А сегодня он расслабляется. Не плачет, лишь тяжело дышит от пролитых слёз. Устал, бедненький…
Целую его в макушку.
Это странно, но я дико соскучилась. Будто не видела его не неделю, а несколько месяцев. И так радостно на душе, что никакой гром и дождь за окном не пугают.
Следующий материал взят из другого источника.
File: config.mk
export PLATFORM = sky130hd
export DESIGN_NAME = uart_top
export DESIGN_NICKNAME = d
export VERILOG_FILES = /design/src/uart_line_pkg.sv /design/src/uart_bus_pkg.sv /design/src/uart_baud_gen.sv /design/src/uart_rx_deserializer.sv /design/src/uart_top.sv /design/src/uart_tx_fifo.sv /design/src/uart_tx_serializer.sv /design/src/uart_wb_regs.sv
export SDC_FILE = /design/constraint.sdc
export NUM_CORES = 1
export LEC_CHECK = 0
export BUFFER_PORTS_ARGS = -buffer_cell sky130_fd_sc_hd__buf_2
export CORE_AREA = 2 2 149 151
export DETAILED_ROUTE_END_ITERATION = 12
export DIE_AREA = 0 0 151 153
export HOLD_SLACK_MARGIN = 0.08
export PLACE_DENSITY_LB_ADDON = 0.1
export SLEW_MARGIN = 20
export SYNTH_ARGS = -nofsm -noshare
export SYNTH_HDL_FRONTEND = slang
export SYNTH_HIERARCHICAL = 1
export SYNTH_SLANG_ARGS = --single-unit
File: constraint.sdc
create_clock -name clk -period 8 [get_ports clk]
set_clock_uncertainty 0.05 [all_clocks]
set_input_delay 0.4 -clock clk [delete_from_list [all_inputs] [get_ports clk]]
set_output_delay 0.4 -clock clk [all_outputs]
set_load 0.01 [all_outputs]
File: src/uart_line_pkg.sv
/*
  Serial line definitions shared by the baud generator, the transmit
  serializer and the receive deserializer. Import with uart_line_pkg::*.
*/
`default_nettype none

package uart_line_pkg;

  // ticks per bit, both directions
  localparam int oversample = 16;

  // baud divisor width, tick period is divisor + 1 clocks
  localparam int div_width = 12;

  // frame phases
  // rx walks idle, start, data, parity, stop only
  typedef enum logic [2:0] {
    fs_idle   = 3'd0,
    fs_load   = 3'd1,
    fs_start  = 3'd2,
    fs_data   = 3'd3,
    fs_parity = 3'd4,
    fs_stop   = 3'd5,
    fs_fetch  = 3'd6
  } frame_state_t;

endpackage

`default_nettype wire

File: src/uart_bus_pkg.sv
/*
  Wishbone side definitions: register map, register word layout, status
  bit positions and transmit FIFO depth. Used by the register block and top.
*/
`default_nettype none

package uart_bus_pkg;

  localparam int wb_data_width = 16;
  localparam int wb_addr_width = 2;

  // register map
  localparam logic [wb_addr_width-1:0] addr_data   = 2'd0;
  localparam logic [wb_addr_width-1:0] addr_ctrl   = 2'd1;
  localparam logic [wb_addr_width-1:0] addr_status = 2'd2;

  localparam int tx_fifo_depth = 8;

  // status word bit positions
  localparam int bit_tx_full    = 0;
  localparam int bit_tx_empty   = 1;
  localparam int bit_rx_valid   = 2;
  localparam int bit_parity_err = 3;
  localparam int bit_overrun    = 4;

  // control word, msb first
  typedef struct packed {
    logic [uart_line_pkg::div_width-1:0] divisor;
    logic                                bit8;
    logic                                parity_en;
    logic                                odd_n_even;
    logic                                reserved;
  } uart_ctrl_t;

  // one write word, read as control at addr_ctrl, as a byte at addr_data
  typedef union packed {
    uart_ctrl_t ctrl;
    struct packed {
      logic [7:0] pad;
      logic [7:0] data_byte;
    } data;
  } uart_wb_word_u;

endpackage

`default_nettype wire

File: src/uart_baud_gen.sv
/*
  Baud generator. Makes a 16x oversample tick every divisor + 1 clocks
  and a one-per-bit pulse on every 16th tick, shared by tx and rx.
*/
`default_nettype none

module uart_baud_gen
  import uart_line_pkg::*;
(
  input  wire                 clk,
  input  wire                 aresetn,
  input  wire [div_width-1:0] divisor,
  output logic                tick,
  output logic                bit_pulse
);

  logic [div_width-1:0]          div_cnt;
  logic [$clog2(oversample)-1:0] tick_cnt;

  // reloading down-counter, tick on reload
  // bit_pulse rides on the tick that wraps tick_cnt
  always_ff @(posedge clk or negedge aresetn)
  begin
    if (!aresetn)
    begin
      div_cnt   <= '0;
      tick_cnt  <= '0;
      tick      <= 1'b0;
      bit_pulse <= 1'b0;
    end
    else if (div_cnt == '0)
    begin
      div_cnt   <= divisor;
      tick      <= 1'b1;
      tick_cnt  <= tick_cnt + 1'b1;
      bit_pulse <= (tick_cnt == oversample - 1);
    end
    else
    begin
      div_cnt   <= div_cnt - 1'b1;
      tick      <= 1'b0;
      bit_pulse <= 1'b0;
    end
  end

endmodule

`default_nettype wire

File: src/uart_rx_deserializer.sv
/*
  Receive deserializer. Syncs rx, confirms the start bit at mid-bit,
  samples every 16 ticks, checks parity and holds one byte until read.
*/
`default_nettype none

module uart_rx_deserializer
  import uart_line_pkg::*;
(
  input  wire        clk,
  input  wire        aresetn,
  input  wire        tick,
  input  wire        rx,
  input  wire        bit8,
  input  wire        parity_en,
  input  wire        odd_n_even,
  input  wire        read_ack,
  input  wire        status_read,
  output logic [7:0] rx_byte,
  output logic       rx_valid,
  output logic       parity_err,
  output logic       overrun
);

  frame_state_t                  state;
  logic                          rx_meta;
  logic                          rx_sync;
  logic [$clog2(oversample)-1:0] tick_cnt;
  logic [2:0]                    bit_cnt;
  logic [7:0]                    shift;
  logic                          run_par;
  logic                          par_bad;
  logic                          at_sample;
  logic                          last_bit;
  logic                          frame_done;
  logic                          accept;

  assign at_sample  = tick && (tick_cnt == oversample - 1);
  assign last_bit   = bit8 ? (bit_cnt == 3'd7) : (bit_cnt == 3'd6);
  // mid stop bit
  assign frame_done = (state == fs_stop) && at_sample;
  // held byte is free, or being read right now
  assign accept     = frame_done && (!rx_valid || read_ack);

  // two-flop synchronizer, idles high
  always_ff @(posedge clk or negedge aresetn)
  begin
    if (!aresetn)
    begin
      rx_meta <= 1'b1;
      rx_sync <= 1'b1;
    end
    else
    begin
      rx_meta <= rx;
      rx_sync <= rx_meta;
    end
  end

  // ------------------------------
  // frame state machine, moves on ticks
  always_ff @(posedge clk or negedge aresetn)
  begin
    if (!aresetn)
    begin
      state    <= fs_idle;
      tick_cnt <= '0;
      bit_cnt  <= '0;
      run_par  <= 1'b0;
      par_bad  <= 1'b0;
    end
    else if (tick)
    begin
      tick_cnt <= tick_cnt + 1'b1;
      case (state)
        fs_idle:
        begin
          tick_cnt <= '0;
          run_par  <= 1'b0;
          par_bad  <= 1'b0;
          if (!rx_sync)
            state <= fs_start;
        end
        fs_start:
        begin
          // mid start bit, a high line here was a glitch
          if (tick_cnt == oversample / 2 - 1)
          begin
            tick_cnt <= '0;
            bit_cnt  <= '0;
            state    <= rx_sync ? fs_idle : fs_data;
          end
        end
        fs_data:
        begin
          if (tick_cnt == oversample - 1)
          begin
            bit_cnt <= bit_cnt + 1'b1;
            run_par <= run_par ^ rx_sync;
            if (last_bit)
              state <= parity_en ? fs_parity : fs_stop;
          end
        end
        fs_parity:
        begin
          if (tick_cnt == oversample - 1)
          begin
            par_bad <= rx_sync ^ run_par ^ odd_n_even;
            state   <= fs_stop;
          end
        end
        fs_stop:
          if (tick_cnt == oversample - 1)
            state <= fs_idle;
        default:
          state <= fs_idle;
      endcase
    end
  end

  // data shifts in from the top, lsb first on the line
  always_ff @(posedge clk)
  begin
    if (at_sample && state == fs_data)
      shift <= {rx_sync, shift[7:1]};
    // 7-bit frames end one place high
    if (accept)
      rx_byte <= bit8 ? shift : {1'b0, shift[7:1]};
  end

  // ------------------------------
  // holding flags
  always_ff @(posedge clk or negedge aresetn)
  begin
    if (!aresetn)
    begin
      rx_valid   <= 1'b0;
      parity_err <= 1'b0;
      overrun    <= 1'b0;
    end
    else
    begin
      if (read_ack)
      begin
        rx_valid   <= 1'b0;
        parity_err <= 1'b0;
      end
      if (status_read)
        overrun <= 1'b0;
      if (accept)
      begin
        rx_valid   <= 1'b1;
        parity_err <= par_bad;
      end
      else if (frame_done)
        overrun <= 1'b1;    // old byte stays
    end
  end

endmodule

`default_nettype wire

File: src/uart_top.sv
/*
  UART top. Wishbone register block, tx FIFO, baud generator,
  transmit serializer and receive deserializer, all on clk.
*/
`default_nettype none

module uart_top
  import uart_line_pkg::*;
  import uart_bus_pkg::*;
(
  input  wire                      clk,
  input  wire                      aresetn,
  input  wire                      cyc,
  input  wire                      stb,
  input  wire                      we,
  input  wire  [wb_addr_width-1:0] adr,
  input  wire  [wb_data_width-1:0] dat_w,
  output logic [wb_data_width-1:0] dat_r,
  output logic                     ack,
  output logic                     tx,
  input  wire                      rx
);

  // fifo side
  logic                 push;
  logic [7:0]           push_byte;
  logic                 pop;
  logic [7:0]           head_byte;
  logic                 empty;
  logic                 full;
  // baud
  logic                 tick;
  logic                 bit_pulse;
  // receiver
  logic [7:0]           rx_byte;
  logic                 rx_valid;
  logic                 parity_err;
  logic                 overrun;
  logic                 read_ack;
  logic                 status_read;
  // shared format
  logic [div_width-1:0] divisor;
  logic                 bit8;
  logic                 parity_en;
  logic                 odd_n_even;

  uart_wb_regs regs0 (
    .clk, .aresetn, .cyc, .stb, .we, .adr, .dat_w, .dat_r, .ack,
    .push, .push_byte, .full, .empty,
    .rx_byte, .rx_valid, .parity_err, .overrun, .read_ack, .status_read,
    .divisor, .bit8, .parity_en, .odd_n_even
  );

  uart_tx_fifo fifo0 (
    .clk, .aresetn, .push, .push_byte, .pop, .head_byte, .empty, .full
  );

  uart_baud_gen baud0 (
    .clk, .aresetn, .divisor, .tick, .bit_pulse
  );

  uart_tx_serializer txs0 (
    .clk, .aresetn, .bit_pulse, .empty, .head_byte,
    .bit8, .parity_en, .odd_n_even, .pop, .tx
  );

  uart_rx_deserializer rxd0 (
    .clk, .aresetn, .tick, .rx, .bit8, .parity_en, .odd_n_even,
    .read_ack, .status_read, .rx_byte, .rx_valid, .parity_err, .overrun
  );

endmodule

`default_nettype wire

File: src/uart_tx_fifo.sv
/*
  Transmit FIFO between the register block and the serializer.
  Push and pop take effect on the next edge, head_byte shows the oldest entry.
*/
`default_nettype none

module uart_tx_fifo
  import uart_bus_pkg::*;
(
  input  wire        clk,
  input  wire        aresetn,
  input  wire        push,
  input  wire  [7:0] push_byte,
  input  wire        pop,
  output logic [7:0] head_byte,
  output logic       empty,
  output logic       full
);

  logic [7:0]                         mem [tx_fifo_depth];
  logic [$clog2(tx_fifo_depth)-1:0]   wr_ptr;
  logic [$clog2(tx_fifo_depth)-1:0]   rd_ptr;
  logic [$clog2(tx_fifo_depth):0]     count;
  logic                               wr_en;
  logic                               rd_en;

  assign wr_en     = push && !full;
  assign rd_en     = pop && !empty;
  assign empty     = (count == 0);
  assign full      = (count == tx_fifo_depth);
  assign head_byte = mem[rd_ptr];

  // storage
  always_ff @(posedge clk)
  begin
    if (wr_en)
      mem[wr_ptr] <= push_byte;
  end

  // pointers wrap on their own, depth is a power of two
  always_ff @(posedge clk or negedge aresetn)
  begin
    if (!aresetn)
    begin
      wr_ptr <= '0;
      rd_ptr <= '0;
      count  <= '0;
    end
    else
    begin
      if (wr_en)
        wr_ptr <= wr_ptr + 1'b1;
      if (rd_en)
        rd_ptr <= rd_ptr + 1'b1;
      case ({wr_en, rd_en})
        2'b10:   count <= count + 1'b1;
        2'b01:   count <= count - 1'b1;
        default: count <= count;
      endcase
    end
  end

  // ------------------------------
  // serializer pops only a filled FIFO, register block never pushes into a full one
  a_no_pop_empty: assert property (@(posedge clk) disable iff (!aresetn) pop |-> !empty);
  a_no_push_full: assert property (@(posedge clk) disable iff (!aresetn) push |-> !full);

endmodule

`default_nettype wire

File: src/uart_tx_serializer.sv
/*
  Transmit serializer. Pops a byte from the FIFO and frames it on tx:
  start bit, 7 or 8 data bits lsb first, optional parity, one stop bit.
  idle, fetch and load run on clk; the bit phases advance on bit_pulse.
*/
`default_nettype none

module uart_tx_serializer
  import uart_line_pkg::*;
(
  input  wire        clk,
  input  wire        aresetn,
  input  wire        bit_pulse,
  input  wire        empty,
  input  wire  [7:0] head_byte,
  input  wire        bit8,
  input  wire        parity_en,
  input  wire        odd_n_even,
  output logic       pop,
  output logic       tx
);

  frame_state_t state;
  logic [7:0]   tx_byte;
  logic [2:0]   bit_sel;
  logic         tx_parity;
  logic         last_bit;

  // 7 or 8 data bits
  assign last_bit = bit8 ? (bit_sel == 3'd7) : (bit_sel == 3'd6);

  // ------------------------------
  // frame state machine
  always_ff @(posedge clk or negedge aresetn)
  begin
    if (!aresetn)
    begin
      state <= fs_idle;
      pop   <= 1'b0;
    end
    else
    begin
      pop <= 1'b0;
      case (state)
        fs_idle:
        begin
          // pop strobe is high for the single fetch cycle
          if (!empty)
          begin
            pop   <= 1'b1;
            state <= fs_fetch;
          end
        end
        fs_fetch:
          state <= fs_load;
        fs_load:
          if (bit_pulse)
            state <= fs_start;
        fs_start:
          if (bit_pulse)
            state <= fs_data;
        fs_data:
        begin
          if (bit_pulse && last_bit)
            state <= parity_en ? fs_parity : fs_stop;
        end
        fs_parity:
          if (bit_pulse)
            state <= fs_stop;
        fs_stop:
          if (bit_pulse)
            state <= fs_idle;
        default:
          state <= fs_idle;
      endcase
    end
  end

  // head byte taken on the edge that pops it
  always_ff @(posedge clk)
  begin
    if (state == fs_fetch)
      tx_byte <= head_byte;
  end

  // bit selector, counts only through the data phase
  always_ff @(posedge clk or negedge aresetn)
  begin
    if (!aresetn)
      bit_sel <= '0;
    else if (bit_pulse)
      bit_sel <= (state == fs_data) ? bit_sel + 1'b1 : 3'd0;
  end

  // ------------------------------
  // line driver, one phase behind the state
  always_ff @(posedge clk or negedge aresetn)
  begin
    if (!aresetn)
      tx <= 1'b1;
    else
    begin
      case (state)
        fs_start:  if (bit_pulse) tx <= 1'b0;
        fs_data:   if (bit_pulse) tx <= tx_byte[bit_sel];
        fs_parity: if (bit_pulse) tx <= odd_n_even ^ tx_parity;
        fs_stop:   if (bit_pulse) tx <= 1'b1;
        default:   tx <= 1'b1;
      endcase
    end
  end

  // running even parity, cleared in stop
  always_ff @(posedge clk or negedge aresetn)
  begin
    if (!aresetn)
      tx_parity <= 1'b0;
    else if (state == fs_stop)
      tx_parity <= 1'b0;
    else if (bit_pulse && state == fs_data)
      tx_parity <= tx_parity ^ tx_byte[bit_sel];
  end

  // stop bit has reached the line by the time we are back in idle
  a_idle_line_high: assert property (@(posedge clk) disable iff (!aresetn)
    state == fs_idle |-> tx);

endmodule

`default_nettype wire

File: src/uart_wb_regs.sv
/*
  Wishbone classic slave. Decodes data, control and status registers,
  pushes written bytes to the tx FIFO and signals reads to the receiver.
  ack follows the request by one cycle, read data registers on the same edge.
*/
`default_nettype none

module uart_wb_regs
  import uart_line_pkg::*;
  import uart_bus_pkg::*;
(
  input  wire                      clk,
  input  wire                      aresetn,
  input  wire                      cyc,
  input  wire                      stb,
  input  wire                      we,
  input  wire  [wb_addr_width-1:0] adr,
  input  wire  [wb_data_width-1:0] dat_w,
  output logic [wb_data_width-1:0] dat_r,
  output logic                     ack,
  output logic                     push,
  output logic [7:0]               push_byte,
  input  wire                      full,
  input  wire                      empty,
  input  wire  [7:0]               rx_byte,
  input  wire                      rx_valid,
  input  wire                      parity_err,
  input  wire                      overrun,
  output logic                     read_ack,
  output logic                     status_read,
  output logic [div_width-1:0]     divisor,
  output logic                     bit8,
  output logic                     parity_en,
  output logic                     odd_n_even
);

  uart_wb_word_u            wb_word;
  uart_ctrl_t               ctrl_q;
  logic                     req;
  logic                     wr_req;
  logic                     rd_req;
  logic [wb_data_width-1:0] status_word;

  assign wb_word = dat_w;
  // no new request in the ack cycle, gives the one-cycle gap
  assign req     = cyc && stb && !ack;
  assign wr_req  = req && we;
  assign rd_req  = req && !we;

  always_comb
  begin
    status_word                 = '0;
    status_word[bit_tx_full]    = full;
    status_word[bit_tx_empty]   = empty;
    status_word[bit_rx_valid]   = rx_valid;
    status_word[bit_parity_err] = parity_err;
    status_word[bit_overrun]    = overrun;
  end

  // ------------------------------
  // strobes and control word
  always_ff @(posedge clk or negedge aresetn)
  begin
    if (!aresetn)
    begin
      ack         <= 1'b0;
      push        <= 1'b0;
      read_ack    <= 1'b0;
      status_read <= 1'b0;
      ctrl_q      <= '0;
    end
    else
    begin
      ack         <= req;
      // full FIFO drops the byte, cycle still acks
      push        <= wr_req && (adr == addr_data) && !full;
      read_ack    <= rd_req && (adr == addr_data);
      status_read <= rd_req && (adr == addr_status);
      if (wr_req && adr == addr_ctrl)
        ctrl_q <= wb_word.ctrl;
    end
  end

  // write byte and read word
  always_ff @(posedge clk)
  begin
    if (wr_req && adr == addr_data)
      push_byte <= wb_word.data.data_byte;
    if (rd_req)
    begin
      case (adr)
        addr_data:   dat_r <= {8'h00, rx_byte};
        addr_ctrl:   dat_r <= ctrl_q;
        addr_status: dat_r <= status_word;
        default:     dat_r <= '0;
      endcase
    end
  end

  assign divisor    = ctrl_q.divisor;
  assign bit8       = ctrl_q.bit8;
  assign parity_en  = ctrl_q.parity_en;
  assign odd_n_even = ctrl_q.odd_n_even;

  // master holds the cycle until it sees ack
  a_ack_in_cycle: assert property (@(posedge clk) disable iff (!aresetn) ack |-> cyc && stb);

endmodule

`default_nettype wire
Такое я чувствую редко. Только к Еве, своей племяннице и крестнице. А тут совершенно чужой ребёнок…
Это плохо. Привязываться нельзя. Это я уяснила за годы практики.
Я всегда даю себе мысленные оплеухи. Но не сейчас…
Убаюкиваю мальчика, засунув ему в рот соску, всё это время прикреплённую к слипу, и напеваю ему колыбельные, которые раньше пела нам с Милкой мама. А потом сестра делала это своей дочурке.
Давно я этого не делала… Слова путаются, пропадают из-за памяти, но укачать Льва мне удаётся.
Криков уже не слышно, и я выдыхаю.
Надеюсь, там обошлось без драк…
Похлопываю малыша по спине. Я бы тоже так прилегла и вздремнула, но за окном сверкает молния, и я напрягаюсь. Словно чувствуя мой страх, Лев распахивает глаза и внимательно смотрит на меня. Но не пугается, лишь изучает. Протягивает ладошку, кладёт на мою щёку. Сосёт соску, отчего уголки моих губ несутся вверх.
– Спи, – тихонько проговариваю.
А он улыбается с соской во рту.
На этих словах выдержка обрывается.